- _EXERCISE BRIEF_
Your answer should consist only of the lines below from the one with "div_q | 1 |" through the one with "after detailed placement", copied exactly.

- _EXTRACTED MATERIAL_

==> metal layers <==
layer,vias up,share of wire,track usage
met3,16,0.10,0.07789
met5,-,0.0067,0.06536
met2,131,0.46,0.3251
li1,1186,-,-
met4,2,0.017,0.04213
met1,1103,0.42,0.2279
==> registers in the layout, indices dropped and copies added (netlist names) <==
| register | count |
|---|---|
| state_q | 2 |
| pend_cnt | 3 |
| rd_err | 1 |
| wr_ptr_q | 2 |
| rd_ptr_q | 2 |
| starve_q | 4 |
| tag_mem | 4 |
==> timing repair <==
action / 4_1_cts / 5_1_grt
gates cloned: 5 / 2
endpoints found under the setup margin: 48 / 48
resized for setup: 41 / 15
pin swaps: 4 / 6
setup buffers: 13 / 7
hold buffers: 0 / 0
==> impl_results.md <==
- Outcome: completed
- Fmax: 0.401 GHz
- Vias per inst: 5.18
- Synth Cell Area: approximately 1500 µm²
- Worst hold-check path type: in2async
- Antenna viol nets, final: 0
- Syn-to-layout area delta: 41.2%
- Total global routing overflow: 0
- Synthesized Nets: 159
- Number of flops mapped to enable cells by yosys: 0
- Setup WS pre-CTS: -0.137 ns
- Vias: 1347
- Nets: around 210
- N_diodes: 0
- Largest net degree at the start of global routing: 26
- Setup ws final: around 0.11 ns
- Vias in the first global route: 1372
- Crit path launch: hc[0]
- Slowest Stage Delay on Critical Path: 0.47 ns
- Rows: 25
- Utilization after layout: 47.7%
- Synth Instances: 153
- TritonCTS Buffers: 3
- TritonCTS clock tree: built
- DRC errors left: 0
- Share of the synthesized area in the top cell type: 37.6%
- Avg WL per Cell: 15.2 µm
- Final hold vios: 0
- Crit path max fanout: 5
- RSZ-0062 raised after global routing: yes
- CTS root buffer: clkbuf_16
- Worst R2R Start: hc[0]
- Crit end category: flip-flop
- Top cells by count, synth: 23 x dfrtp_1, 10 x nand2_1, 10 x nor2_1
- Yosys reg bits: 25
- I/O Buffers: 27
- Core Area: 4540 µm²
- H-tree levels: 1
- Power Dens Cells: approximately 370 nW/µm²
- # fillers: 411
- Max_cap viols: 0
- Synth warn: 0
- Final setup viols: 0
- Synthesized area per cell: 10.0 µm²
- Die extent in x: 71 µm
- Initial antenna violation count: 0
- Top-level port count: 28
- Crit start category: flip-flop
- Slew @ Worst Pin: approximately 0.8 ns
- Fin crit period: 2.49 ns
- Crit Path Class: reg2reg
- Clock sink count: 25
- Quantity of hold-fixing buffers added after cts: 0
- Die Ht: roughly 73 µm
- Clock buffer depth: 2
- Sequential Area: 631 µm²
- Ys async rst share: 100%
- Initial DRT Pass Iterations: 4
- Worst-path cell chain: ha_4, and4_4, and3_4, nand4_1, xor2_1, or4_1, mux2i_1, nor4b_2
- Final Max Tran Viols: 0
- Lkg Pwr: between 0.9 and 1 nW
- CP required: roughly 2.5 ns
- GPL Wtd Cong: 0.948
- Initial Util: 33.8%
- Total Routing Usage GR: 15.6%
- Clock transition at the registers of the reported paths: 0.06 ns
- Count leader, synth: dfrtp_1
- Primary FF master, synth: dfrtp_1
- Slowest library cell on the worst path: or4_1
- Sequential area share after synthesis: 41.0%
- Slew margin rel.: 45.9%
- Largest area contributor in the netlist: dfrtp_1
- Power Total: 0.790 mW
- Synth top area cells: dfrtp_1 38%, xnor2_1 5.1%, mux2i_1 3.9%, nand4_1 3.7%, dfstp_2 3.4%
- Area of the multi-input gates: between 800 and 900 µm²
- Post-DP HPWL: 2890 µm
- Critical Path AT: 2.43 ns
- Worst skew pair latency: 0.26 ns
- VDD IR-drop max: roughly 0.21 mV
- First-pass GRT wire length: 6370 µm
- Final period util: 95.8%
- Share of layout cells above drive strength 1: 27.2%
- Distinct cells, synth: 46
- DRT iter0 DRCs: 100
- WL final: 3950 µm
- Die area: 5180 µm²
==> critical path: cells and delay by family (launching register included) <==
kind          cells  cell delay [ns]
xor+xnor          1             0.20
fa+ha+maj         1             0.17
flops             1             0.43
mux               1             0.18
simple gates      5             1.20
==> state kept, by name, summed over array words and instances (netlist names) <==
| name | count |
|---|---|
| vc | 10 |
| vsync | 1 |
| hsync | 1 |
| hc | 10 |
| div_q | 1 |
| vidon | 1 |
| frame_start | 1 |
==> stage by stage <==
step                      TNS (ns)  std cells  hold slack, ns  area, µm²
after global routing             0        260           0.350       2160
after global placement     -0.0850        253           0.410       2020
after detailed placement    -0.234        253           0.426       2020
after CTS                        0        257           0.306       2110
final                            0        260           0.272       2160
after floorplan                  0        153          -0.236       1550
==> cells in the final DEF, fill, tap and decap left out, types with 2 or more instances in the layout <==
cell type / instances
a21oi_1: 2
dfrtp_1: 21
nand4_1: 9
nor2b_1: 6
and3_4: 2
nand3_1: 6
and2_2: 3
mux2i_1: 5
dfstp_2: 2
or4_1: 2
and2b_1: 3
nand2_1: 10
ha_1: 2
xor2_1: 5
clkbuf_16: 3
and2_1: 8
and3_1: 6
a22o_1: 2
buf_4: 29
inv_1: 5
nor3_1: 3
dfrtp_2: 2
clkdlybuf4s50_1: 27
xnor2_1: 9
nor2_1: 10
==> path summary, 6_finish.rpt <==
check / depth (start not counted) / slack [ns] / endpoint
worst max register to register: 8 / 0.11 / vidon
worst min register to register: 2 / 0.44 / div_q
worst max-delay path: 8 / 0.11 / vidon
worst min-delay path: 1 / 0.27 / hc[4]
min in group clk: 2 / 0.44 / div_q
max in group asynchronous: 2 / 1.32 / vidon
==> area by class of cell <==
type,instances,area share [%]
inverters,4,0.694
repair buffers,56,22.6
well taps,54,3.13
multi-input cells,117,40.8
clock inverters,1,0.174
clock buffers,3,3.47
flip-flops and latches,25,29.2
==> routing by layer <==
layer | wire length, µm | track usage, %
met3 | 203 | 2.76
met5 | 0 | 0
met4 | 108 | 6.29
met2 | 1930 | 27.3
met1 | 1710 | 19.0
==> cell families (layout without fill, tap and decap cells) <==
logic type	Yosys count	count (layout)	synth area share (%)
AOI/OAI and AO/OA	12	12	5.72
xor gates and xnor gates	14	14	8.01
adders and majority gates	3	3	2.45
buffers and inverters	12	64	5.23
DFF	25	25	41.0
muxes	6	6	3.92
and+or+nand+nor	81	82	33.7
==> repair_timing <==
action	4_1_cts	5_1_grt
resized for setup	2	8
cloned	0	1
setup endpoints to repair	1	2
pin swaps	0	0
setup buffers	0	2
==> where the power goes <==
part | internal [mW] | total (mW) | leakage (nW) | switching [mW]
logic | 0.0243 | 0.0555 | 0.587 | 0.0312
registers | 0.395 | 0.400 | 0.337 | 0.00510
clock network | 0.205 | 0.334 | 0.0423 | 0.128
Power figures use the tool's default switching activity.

- _ANSWER BOX_
| div_q | 1 |
| vidon | 1 |
| frame_start | 1 |
==> stage by stage <==
step                      TNS (ns)  std cells  hold slack, ns  area, µm²
after global routing             0        260           0.350       2160
after global placement     -0.0850        253           0.410       2020
after detailed placement    -0.234        253           0.426       2020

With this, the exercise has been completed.